In the entries below, find every line with the string "hitOneHot" and copy it.
···
<file path="src/rtl/i2cIntPkg.sv">
package i2cIntPkg;
  localparam int STAT_W = 16;
  localparam int IE_W   = 5;
  localparam int EVT_N  = 8;
  localparam int SEL_W  = 3;

  localparam logic [SEL_W-1:0] SEL_REV  = 3'd0;
  localparam logic [SEL_W-1:0] SEL_IE   = 3'd1;
  localparam logic [SEL_W-1:0] SEL_STAT = 3'd2;
  localparam logic [SEL_W-1:0] SEL_VEC  = 3'd3;
  localparam logic [SEL_W-1:0] SEL_DMA  = 3'd4;

  localparam int POS_RRDY   = 3;
  localparam int POS_XRDY   = 4;
  localparam int POS_BUSY   = 12;
  localparam int DMA_RX_BIT = 15;
  localparam int DMA_TX_BIT = 7;
  localparam logic [STAT_W-1:0] DMA_KEEP = (STAT_W'(1) << DMA_RX_BIT) | (STAT_W'(1) << DMA_TX_BIT);

  // status position of each event input
  function automatic int evtPos(input int idx);
    case (idx)
      0: return 1;
      1: return 2;
      2: return 3;
      3: return 4;
      4: return 9;
      5: return 10;
      6: return 11;
      default: return 15;
    endcase
  endfunction

  typedef struct packed {
    logic wrIe;
    logic wrDma;
    logic rdVec;
  } regStrobe_t;
endpackage

</file>
<file path="src/rtl/i2cIntCtrl.sv">
module i2cIntCtrl
  import i2cIntPkg::*;
(
  input  logic [SEL_W-1:0] regSel,
  input  logic             rdEn,
  input  logic             wrEn,
  output regStrobe_t       strobes
);
  always_comb begin
    strobes.wrIe  = wrEn && (regSel == SEL_IE);
    strobes.wrDma = wrEn && (regSel == SEL_DMA);
    strobes.rdVec = rdEn && (regSel == SEL_VEC);
  end
endmodule

</file>
<file path="src/rtl/i2cIntDatapath.sv">
module i2cIntDatapath
  import i2cIntPkg::*;
#(
  parameter logic [STAT_W-1:0] REV_CODE = 16'h0011
)(
  input  logic              clk,
  input  logic              rstN,
  input  regStrobe_t        strobes,
  input  logic [SEL_W-1:0]  regSel,
  input  logic              rdEn,
  input  logic [STAT_W-1:0] wrData,
  input  logic [EVT_N-1:0]  eventPulse,
  input  logic              busBusy,
  output logic [STAT_W-1:0] rdData,
  output logic              irq,
  output logic              dmaRxReq,
  output logic              dmaTxReq
);
  logic [STAT_W-1:0] statusQ;
  logic [IE_W-1:0]   intEnQ;
  logic [STAT_W-1:0] dmaCtrlQ;
  logic [STAT_W-1:0] setMask;
  logic [STAT_W-1:0] hitOneHot;
  logic [STAT_W-1:0] clearMask;
  logic [STAT_W-1:0] vecCode;
  logic [IE_W-1:0]   pending;
  logic [STAT_W-1:0] statusView;

  always_comb begin
    setMask = '0;
    for (int i = 0; i < EVT_N; i++) setMask[evtPos(i)] = eventPulse[i];
  end

  assign pending = statusQ[IE_W-1:0] & intEnQ;

  // lowest pending position wins: scan from the top down
  always_comb begin
    vecCode   = '0;
    hitOneHot = '0;
    for (int i = IE_W - 1; i >= 0; i--) begin
      if (pending[i]) begin
        vecCode   = STAT_W'(i + 1);
        hitOneHot = STAT_W'(1) << i;
      end
    end
  end

  assign clearMask = strobes.rdVec ? hitOneHot : '0;

  always_ff @(posedge clk or negedge rstN) begin
    if (!rstN) begin
      statusQ  <= '0;
      intEnQ   <= '0;
      dmaCtrlQ <= '0;
    end else begin
      statusQ <= (statusQ & ~clearMask) | setMask;
      if (strobes.wrIe) begin
        intEnQ <= wrData[IE_W-1:0];
      end else if (strobes.wrDma) begin
        intEnQ[POS_RRDY] <= intEnQ[POS_RRDY] & ~wrData[DMA_RX_BIT];
        intEnQ[POS_XRDY] <= intEnQ[POS_XRDY] & ~wrData[DMA_TX_BIT];
      end
      if (strobes.wrDma) dmaCtrlQ <= wrData & DMA_KEEP;
    end
  end

  always_comb begin
    statusView           = statusQ;
    statusView[POS_BUSY] = busBusy;
  end

  always_comb begin
    rdData = '0;
    if (rdEn) begin
      case (regSel)
        SEL_REV:  rdData = REV_CODE;
        SEL_IE:   rdData = STAT_W'(intEnQ);
        SEL_STAT: rdData = statusView;
        SEL_VEC:  rdData = vecCode;
        SEL_DMA:  rdData = dmaCtrlQ;
        default:  rdData = '0;
      endcase
    end
  end

  assign irq      = |pending;
  assign dmaRxReq = dmaCtrlQ[DMA_RX_BIT] & statusQ[POS_RRDY];
  assign dmaTxReq = dmaCtrlQ[DMA_TX_BIT] & statusQ[POS_XRDY];
endmodule

</file>
<file path="src/rtl/i2cIntUnit.sv">
module i2cIntUnit
  import i2cIntPkg::*;
#(
  parameter logic [15:0] REV_CODE = 16'h0011
)(
  input  logic        clk,
  input  logic        rstN,
  input  logic [2:0]  regSel,
  input  logic        rdEn,
  input  logic        wrEn,
  input  logic [15:0] wrData,
  output logic [15:0] rdData,
  input  logic [7:0]  eventPulse,
  input  logic        busBusy,
  output logic        irq,
  output logic        dmaRxReq,
  output logic        dmaTxReq
);
  regStrobe_t strobes;

  i2cIntCtrl u_ctrl (
    .regSel (regSel),
    .rdEn   (rdEn),
    .wrEn   (wrEn),
    .strobes(strobes)
  );

  i2cIntDatapath #(.REV_CODE(REV_CODE)) u_dp (
    .clk       (clk),
    .rstN      (rstN),
    .strobes   (strobes),
    .regSel    (regSel),
    .rdEn      (rdEn),
    .wrData    (wrData),
    .eventPulse(eventPulse),
    .busBusy   (busBusy),
    .rdData    (rdData),
    .irq       (irq),
    .dmaRxReq  (dmaRxReq),
    .dmaTxReq  (dmaTxReq)
  );
endmodule

</file>
--- src/rtl/pmt_sync.sv ---
module pmt_sync #(
    parameter int   STAGES  = 2,
    parameter logic RST_VAL = 1'b0
) (
    input  logic clk,
    input  logic rst_n,
    input  logic d,
    output logic q
);
    logic [STAGES-1:0] chain_d;
    logic [STAGES-1:0] chain_q;

    generate
        if (STAGES == 1) begin : g_single
            always_comb chain_d = d;
        end else begin : g_chain
            always_comb chain_d = {chain_q[STAGES-2:0], d};
        end
    endgenerate

    always_ff @(posedge clk or negedge rst_n) begin
        if (!rst_n) chain_q <= {STAGES{RST_VAL}};
        else        chain_q <= chain_d;
    end

    assign q = chain_q[STAGES-1];
endmodule

--- src/rtl/pmt_rise.sv ---
module pmt_rise (
    input  logic clk,
    input  logic rst_n,
    input  logic lvl,
    output logic rise
);
    logic prev_d;
    logic prev_q;

    always_comb prev_d = lvl;

    always_ff @(posedge clk or negedge rst_n) begin
        if (!rst_n) prev_q <= 1'b0;
        else        prev_q <= prev_d;
    end

    assign rise = lvl & ~prev_q;
endmodule

--- src/rtl/pmt_fsm.sv ---
module pmt_fsm
    import pmt_pkg::*;
(
    input  logic       clk,
    input  logic       rst_n,
    input  logic       pwr_ok,
    input  logic       brst_lvl,
    input  logic       brst_rise,
    input  logic       wr,
    input  logic       tgt_d3,
    input  logic       pme_en,
    output logic [1:0] pstate,
    output logic       cold,
    output logic       uninit,
    output logic       wake
);
    trk_regs_t regs_d;
    trk_regs_t regs_q;
    pm_view_t  view;

    always_comb begin
        regs_d = regs_q;
        // Priority: supply loss, then reset release, then reset hold, then writes.
        if (!pwr_ok) begin
            regs_d.st = ST_D3C;
        end else if (brst_rise) begin
            regs_d.st = ST_D0U;
        end else if (!brst_lvl) begin
            regs_d.st = regs_q.st;
        end else if (wr) begin
            case (regs_q.st)
                ST_D0U:  if (tgt_d3 == TGT_D0)    regs_d.st = ST_D0;
                ST_D0:   if (tgt_d3 == TGT_D3HOT) regs_d.st = ST_D3H;
                ST_D3H:  if (tgt_d3 == TGT_D0)    regs_d.st = ST_D0U;
                default: regs_d.st = regs_q.st;
            endcase
        end

        case (regs_d.st)
            ST_D3H:  regs_d.wake = pme_en;
            ST_D0:   regs_d.wake = 1'b0;
            default: regs_d.wake = regs_q.wake;
        endcase
    end

    always_ff @(posedge clk or negedge rst_n) begin
        if (!rst_n) begin
            regs_q.st   <= ST_D3C;
            regs_q.wake <= 1'b0;
        end else begin
            regs_q <= regs_d;
        end
    end

    always_comb view = view_of(regs_q.st);

    assign pstate = view.pstate;
    assign cold   = view.cold;
    assign uninit = view.uninit;
    assign wake   = regs_q.wake;
endmodule

--- src/rtl/aux_pm_tracker.sv ---
module aux_pm_tracker #(
    parameter int SYNC_STAGES = 2
) (
    input  logic       clk_aux,
    input  logic       aux_rst_n,
    input  logic       main_pwr_ok,
    input  logic       bus_rst_n,
    input  logic       cfg_wr,
    input  logic       cfg_tgt_d3,
    input  logic       pme_en,
    output logic [1:0] pm_state,
    output logic       pm_cold,
    output logic       pm_uninit,
    output logic       wake_hold
);
    localparam int NUM_ASYNC = 2;

    logic [NUM_ASYNC-1:0] async_in;
    logic [NUM_ASYNC-1:0] sync_out;
    logic                 brst_rise;

    assign async_in = {bus_rst_n, main_pwr_ok};

    // Both asynchronous inputs reset to 0: power absent, bus reset asserted.
    generate
        for (genvar i = 0; i < NUM_ASYNC; i++) begin : g_sync
            pmt_sync #(.STAGES(SYNC_STAGES), .RST_VAL(1'b0)) sync_i (
                .clk   (clk_aux),
                .rst_n (aux_rst_n),
                .d     (async_in[i]),
                .q     (sync_out[i])
            );
        end
    endgenerate

    pmt_rise rise_i (
        .clk   (clk_aux),
        .rst_n (aux_rst_n),
        .lvl   (sync_out[1]),
        .rise  (brst_rise)
    );

    pmt_fsm fsm_i (
        .clk       (clk_aux),
        .rst_n     (aux_rst_n),
        .pwr_ok    (sync_out[0]),
        .brst_lvl  (sync_out[1]),
        .brst_rise (brst_rise),
        .wr        (cfg_wr),
        .tgt_d3    (cfg_tgt_d3),
        .pme_en    (pme_en),
        .pstate    (pm_state),
        .cold      (pm_cold),
        .uninit    (pm_uninit),
        .wake      (wake_hold)
    );
endmodule
--- src/rtl/psc_master.sv ---
module psc_master
    import psc_pkg::*;
#(
    parameter int DIV         = 4,
    parameter int PULSE_LEN   = 8,
    parameter int RDY_TIMEOUT = 64,
    parameter int TAIL_LIMIT  = 6,
    parameter int TRAIL_CLKS  = 2,
    parameter int SYNC_STAGES = 2
) (
    input  logic       clk,
    input  logic       rst_n,
    input  logic       start_i,
    input  logic [7:0] byte_data_i,
    input  logic       byte_valid_i,
    input  logic       byte_last_i,
    output logic       byte_ready_o,
    output logic       prog_n_o,
    output logic       dclk_o,
    output logic       dat_o,
    input  logic       tgt_ready_i,
    input  logic       tgt_done_i,
    output logic       busy_o,
    output logic       done_o,
    output logic       err_o,
    output logic [1:0] err_code_o
);
    localparam int BYTE_W = 8;
    localparam int TMAX   = (PULSE_LEN > RDY_TIMEOUT) ? PULSE_LEN : RDY_TIMEOUT;
    localparam int TW     = $clog2(TMAX + 1);
    localparam int PMAX   = (TAIL_LIMIT > TRAIL_CLKS) ? TAIL_LIMIT : TRAIL_CLKS;
    localparam int PW     = $clog2(PMAX + 1);
    localparam logic [PW-1:0] P_TRAIL = PW'(TRAIL_CLKS);
    localparam logic [PW-1:0] P_LIMIT = PW'(TAIL_LIMIT);
    localparam logic [PW-1:0] P_ONE   = PW'(1);

    typedef struct packed {
        psc_state_e    st;
        logic          prog_n;
        logic          dclk;
        logic          done;
        psc_err_e      err;
        logic [PW-1:0] pcnt;
    } ctl_t;

    ctl_t q, n;

    logic          rdy_s, done_s;
    logic          tick, tick_en, lo_end, hi_end;
    logic          tmr_load, tmr_zero;
    logic [TW-1:0] tmr_val;
    logic          ser_load, ser_adv, ser_bit, ser_final, ser_last;

    psc_sync #(.W(2), .STAGES(SYNC_STAGES)) u_sync (
        .clk   (clk),
        .rst_n (rst_n),
        .d_i   ({tgt_done_i, tgt_ready_i}),
        .q_o   ({done_s, rdy_s})
    );

    psc_tick #(.DIV(DIV)) u_tick (
        .clk    (clk),
        .rst_n  (rst_n),
        .en_i   (tick_en),
        .tick_o (tick)
    );

    psc_timer #(.W(TW)) u_timer (
        .clk    (clk),
        .rst_n  (rst_n),
        .load_i (tmr_load),
        .val_i  (tmr_val),
        .zero_o (tmr_zero)
    );

    psc_serializer #(.W(BYTE_W)) u_ser (
        .clk         (clk),
        .rst_n       (rst_n),
        .load_i      (ser_load),
        .data_i      (byte_data_i),
        .last_i      (byte_last_i),
        .adv_i       (ser_adv),
        .bit_o       (ser_bit),
        .final_bit_o (ser_final),
        .last_byte_o (ser_last)
    );

    assign tick_en = (q.st == ST_SHIFT) || (q.st == ST_DRAIN) || (q.st == ST_TAIL);
    assign lo_end  = tick && !q.dclk;
    assign hi_end  = tick &&  q.dclk;

    always_comb begin
        n        = q;
        tmr_load = 1'b0;
        tmr_val  = '0;
        ser_load = 1'b0;
        ser_adv  = 1'b0;
        unique case (q.st)
            ST_IDLE: begin
                if (start_i) begin
                    n.st     = ST_PULSE;
                    n.prog_n = 1'b0;
                    n.done   = 1'b0;
                    n.err    = ERR_NONE;
                    tmr_load = 1'b1;
                    tmr_val  = TW'(PULSE_LEN - 1);
                end
            end
            ST_PULSE: begin
                if (tmr_zero) begin
                    n.st     = ST_WAIT;
                    n.prog_n = 1'b1;
                    tmr_load = 1'b1;
                    tmr_val  = TW'(RDY_TIMEOUT - 1);
                end
            end
            ST_WAIT: begin
                if (rdy_s) begin
                    n.st = ST_FETCH;
                end else if (tmr_zero) begin
                    n.st  = ST_IDLE;
                    n.err = ERR_NO_READY;
                end
            end
            ST_FETCH: begin
                if (!rdy_s) begin
                    n.st   = ST_IDLE;
                    n.dclk = 1'b0;
                    n.err  = ERR_STATUS_LOST;
                end else if (byte_valid_i) begin
                    ser_load = 1'b1;
                    n.st     = ST_SHIFT;
                end
            end
            ST_SHIFT: begin
                if (!rdy_s) begin
                    n.st   = ST_IDLE;
                    n.dclk = 1'b0;
                    n.err  = ERR_STATUS_LOST;
                end else if (lo_end) begin
                    n.dclk = 1'b1;
                end else if (hi_end) begin
                    n.dclk = 1'b0;
                    // completion outranks end-of-stream on the same edge
                    if (done_s) begin
                        n.st   = ST_TAIL;
                        n.pcnt = P_TRAIL;
                    end else if (ser_final) begin
                        if (ser_last) begin
                            n.st   = ST_DRAIN;
                            n.pcnt = P_LIMIT;
                        end else begin
                            n.st = ST_FETCH;
                        end
                    end else begin
                        ser_adv = 1'b1;
                    end
                end
            end
            ST_DRAIN: begin
                if (!rdy_s) begin
                    n.st   = ST_IDLE;
                    n.dclk = 1'b0;
                    n.err  = ERR_STATUS_LOST;
                end else if (lo_end) begin
                    n.dclk = 1'b1;
                end else if (hi_end) begin
                    n.dclk = 1'b0;
                    if (done_s) begin
                        n.st   = ST_TAIL;
                        n.pcnt = P_TRAIL;
                    end else if (q.pcnt == P_ONE) begin
                        n.st  = ST_IDLE;
                        n.err = ERR_NO_DONE;
                    end else begin
                        n.pcnt = q.pcnt - P_ONE;
                    end
                end
            end
            ST_TAIL: begin
                if (!rdy_s) begin
                    n.st   = ST_IDLE;
                    n.dclk = 1'b0;
                    n.err  = ERR_STATUS_LOST;
                end else if (lo_end) begin
                    n.dclk = 1'b1;
                end else if (hi_end) begin
                    n.dclk = 1'b0;
                    if (q.pcnt == P_ONE) begin
                        n.st   = ST_IDLE;
                        n.done = 1'b1;
                    end else begin
                        n.pcnt = q.pcnt - P_ONE;
                    end
                end
            end
            default: begin
                n.st     = ST_IDLE;
                n.dclk   = 1'b0;
                n.prog_n = 1'b1;
            end
        endcase
    end

    always_ff @(posedge clk or negedge rst_n) begin
        if (!rst_n) begin
            q.st     <= ST_IDLE;
            q.prog_n <= 1'b1;
            q.dclk   <= 1'b0;
            q.done   <= 1'b0;
            q.err    <= ERR_NONE;
            q.pcnt   <= '0;
        end else begin
            q <= n;
        end
    end

    assign byte_ready_o = (q.st == ST_FETCH) && rdy_s;
    assign prog_n_o     = q.prog_n;
    assign dclk_o       = q.dclk;
    assign dat_o        = (q.st == ST_SHIFT) ? ser_bit : 1'b0;
    assign busy_o       = (q.st != ST_IDLE);
    assign done_o       = q.done;
    assign err_o        = (q.err != ERR_NONE);
    assign err_code_o   = q.err;

endmodule
--- config.mk ---
export PLATFORM = sky130hd
export DESIGN_NAME = codec_reg_access
export DESIGN_NICKNAME = d
export VERILOG_FILES = /design/src/rtl/cra_pkg.sv /design/src/rtl/cra_ctl_reg.sv /design/src/rtl/cra_reply_match.sv /design/src/rtl/codec_reg_access.sv
export SDC_FILE = /design/constraint.sdc
export NUM_CORES = 1
export LEC_CHECK = 0
export ABC_CLOCK_PERIOD_IN_PS = 1600
export BUFFER_PORTS_ARGS = -buffer_cell sky130_fd_sc_hd__buf_4
export CELL_PAD_IN_SITES_DETAIL_PLACEMENT = 0
export CELL_PAD_IN_SITES_GLOBAL_PLACEMENT = 1
export CORE_ASPECT_RATIO = 0.75
export CORE_MARGIN = 1.5
export CORE_UTILIZATION = 28
export DETAILED_ROUTE_END_ITERATION = 12
export HOLD_SLACK_MARGIN = 0.08
export PLACE_DENSITY_LB_ADDON = 0.1
export SLEW_MARGIN = 25
export SYNTH_ARGS = -nofsm -noshare
export SYNTH_HDL_FRONTEND = slang
export SYNTH_SLANG_ARGS = --single-unit
--- constraint.sdc ---
create_clock -name clk -period 1.6 [get_ports clk]
set_clock_uncertainty 0.15 [all_clocks]
set_input_delay 0.16 -clock clk [delete_from_list [all_inputs] [get_ports clk]]
set_output_delay 0.16 -clock clk [all_outputs]
set_load 0.01 [all_outputs]
--- src/rtl/cra_pkg.sv ---
`timescale 1ns/1ps
package cra_pkg;
    localparam int WORD_W = 32;
    localparam int IDX_W  = 7;
    localparam int ECHO_W = 8;
    localparam int DATA_W = 16;

    // control word fields
    localparam int C_RD      = 31;
    localparam int C_IDX_LSB = 24;
    localparam int C_PD_PRI  = 21;
    localparam int C_PD_SEC  = 20;
    localparam int C_LINKOFF = 18;
    localparam int C_WARM    = 17;
    localparam int C_GO      = 16;

    // status word fields
    localparam int S_IDX_LSB = 24;
    localparam int S_PRI     = 23;
    localparam int S_SEC     = 22;
    localparam int S_FRESH   = 17;

    typedef struct packed {
        logic             busy;
        logic [IDX_W-1:0] idx;
    } pend_t;

    typedef struct packed {
        logic [ECHO_W-1:0] idx;
        logic [DATA_W-1:0] data;
        logic              fresh;
    } reply_t;

    function automatic logic [IDX_W-1:0] ctl_index(input logic [WORD_W-1:0] w);
        return w[C_IDX_LSB +: IDX_W];
    endfunction

    function automatic logic [WORD_W-1:0] pack_status(input reply_t r,
                                                      input logic pri,
                                                      input logic sec);
        logic [WORD_W-1:0] s;
        s = '0;
        s[S_IDX_LSB +: ECHO_W] = r.idx;
        s[S_PRI]               = pri;
        s[S_SEC]               = sec;
        s[S_FRESH]             = r.fresh;
        s[DATA_W-1:0]          = r.data;
        return s;
    endfunction
endpackage

--- src/rtl/cra_ctl_reg.sv ---
`timescale 1ns/1ps
module cra_ctl_reg
    import cra_pkg::*;
(
    input  logic              clk,
    input  logic              rst,
    input  logic              we,
    input  logic [WORD_W-1:0] wdata,
    input  logic              link_ready,
    output logic [WORD_W-1:0] ctl_q,
    output logic              issue,
    output logic              overrun,
    output logic              warm_pulse
);
    assign issue = ctl_q[C_GO] && link_ready;

    always_ff @(posedge clk) begin
        if (rst) begin
            ctl_q      <= '0;
            overrun    <= 1'b0;
            warm_pulse <= 1'b0;
        end else begin
            warm_pulse <= issue && ctl_q[C_WARM];
            if (issue)
                ctl_q[C_GO] <= 1'b0;
            if (we && !ctl_q[C_GO])
                ctl_q <= wdata;
            if (we && ctl_q[C_GO])
                overrun <= 1'b1;
        end
    end
endmodule

--- src/rtl/cra_reply_match.sv ---
`timescale 1ns/1ps
module cra_reply_match
    import cra_pkg::*;
(
    input  logic              clk,
    input  logic              rst,
    input  logic              issue,
    input  logic [WORD_W-1:0] cmd,
    input  logic              in_valid,
    input  logic [ECHO_W-1:0] in_idx,
    input  logic [DATA_W-1:0] in_data,
    input  logic              rd_strobe,
    output reply_t            reply
);
    pend_t pend;
    logic  hit;

    assign hit = in_valid && pend.busy &&
                 (in_idx == {{(ECHO_W-IDX_W){1'b0}}, pend.idx});

    always_ff @(posedge clk) begin
        if (rst) begin
            pend  <= '0;
            reply <= '0;
        end else begin
            if (hit)
                pend.busy <= 1'b0;
            if (issue) begin
                pend.busy <= cmd[C_RD];
                pend.idx  <= ctl_index(cmd);
            end
            if (hit) begin
                reply.idx   <= in_idx;
                reply.data  <= in_data;
                reply.fresh <= 1'b1;
            end else if (rd_strobe) begin
                reply.fresh <= 1'b0;
            end
        end
    end
endmodule

--- src/rtl/codec_reg_access.sv ---
`timescale 1ns/1ps
module codec_reg_access
    import cra_pkg::*;
(
    input  logic        clk,
    input  logic        rst,
    input  logic        ctl_we,
    input  logic [31:0] ctl_wdata,
    output logic [31:0] ctl_rdata,
    input  logic        sts_re,
    output logic [31:0] sts_rdata,
    output logic        cmd_overrun,
    output logic        slot_out_valid,
    input  logic        slot_out_ready,
    output logic [31:0] slot_out_cmd,
    input  logic        slot_in_valid,
    input  logic [7:0]  slot_in_index,
    input  logic [15:0] slot_in_data,
    input  logic        codec_pri_rdy,
    input  logic        codec_sec_rdy,
    output logic        warm_rst,
    output logic        pd_pri,
    output logic        pd_sec,
    output logic        link_off
);
    logic [WORD_W-1:0] ctl_q;
    logic              issue;
    reply_t            reply;

    cra_ctl_reg u_ctl (
        .clk        (clk),
        .rst        (rst),
        .we         (ctl_we),
        .wdata      (ctl_wdata),
        .link_ready (slot_out_ready),
        .ctl_q      (ctl_q),
        .issue      (issue),
        .overrun    (cmd_overrun),
        .warm_pulse (warm_rst)
    );

    cra_reply_match u_match (
        .clk       (clk),
        .rst       (rst),
        .issue     (issue),
        .cmd       (ctl_q),
        .in_valid  (slot_in_valid),
        .in_idx    (slot_in_index),
        .in_data   (slot_in_data),
        .rd_strobe (sts_re),
        .reply     (reply)
    );

    assign ctl_rdata      = ctl_q;
    assign slot_out_cmd   = ctl_q;
    assign slot_out_valid = ctl_q[C_GO];
    assign pd_pri         = ctl_q[C_PD_PRI];
    assign pd_sec         = ctl_q[C_PD_SEC];
    assign link_off       = ctl_q[C_LINKOFF];
    assign sts_rdata      = pack_status(reply, codec_pri_rdy, codec_sec_rdy);
endmodule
···
TASK OUTPUT
  logic [STAT_W-1:0] hitOneHot;
    hitOneHot = '0;
        hitOneHot = STAT_W'(1) << i;
  assign clearMask = strobes.rdVec ? hitOneHot : '0;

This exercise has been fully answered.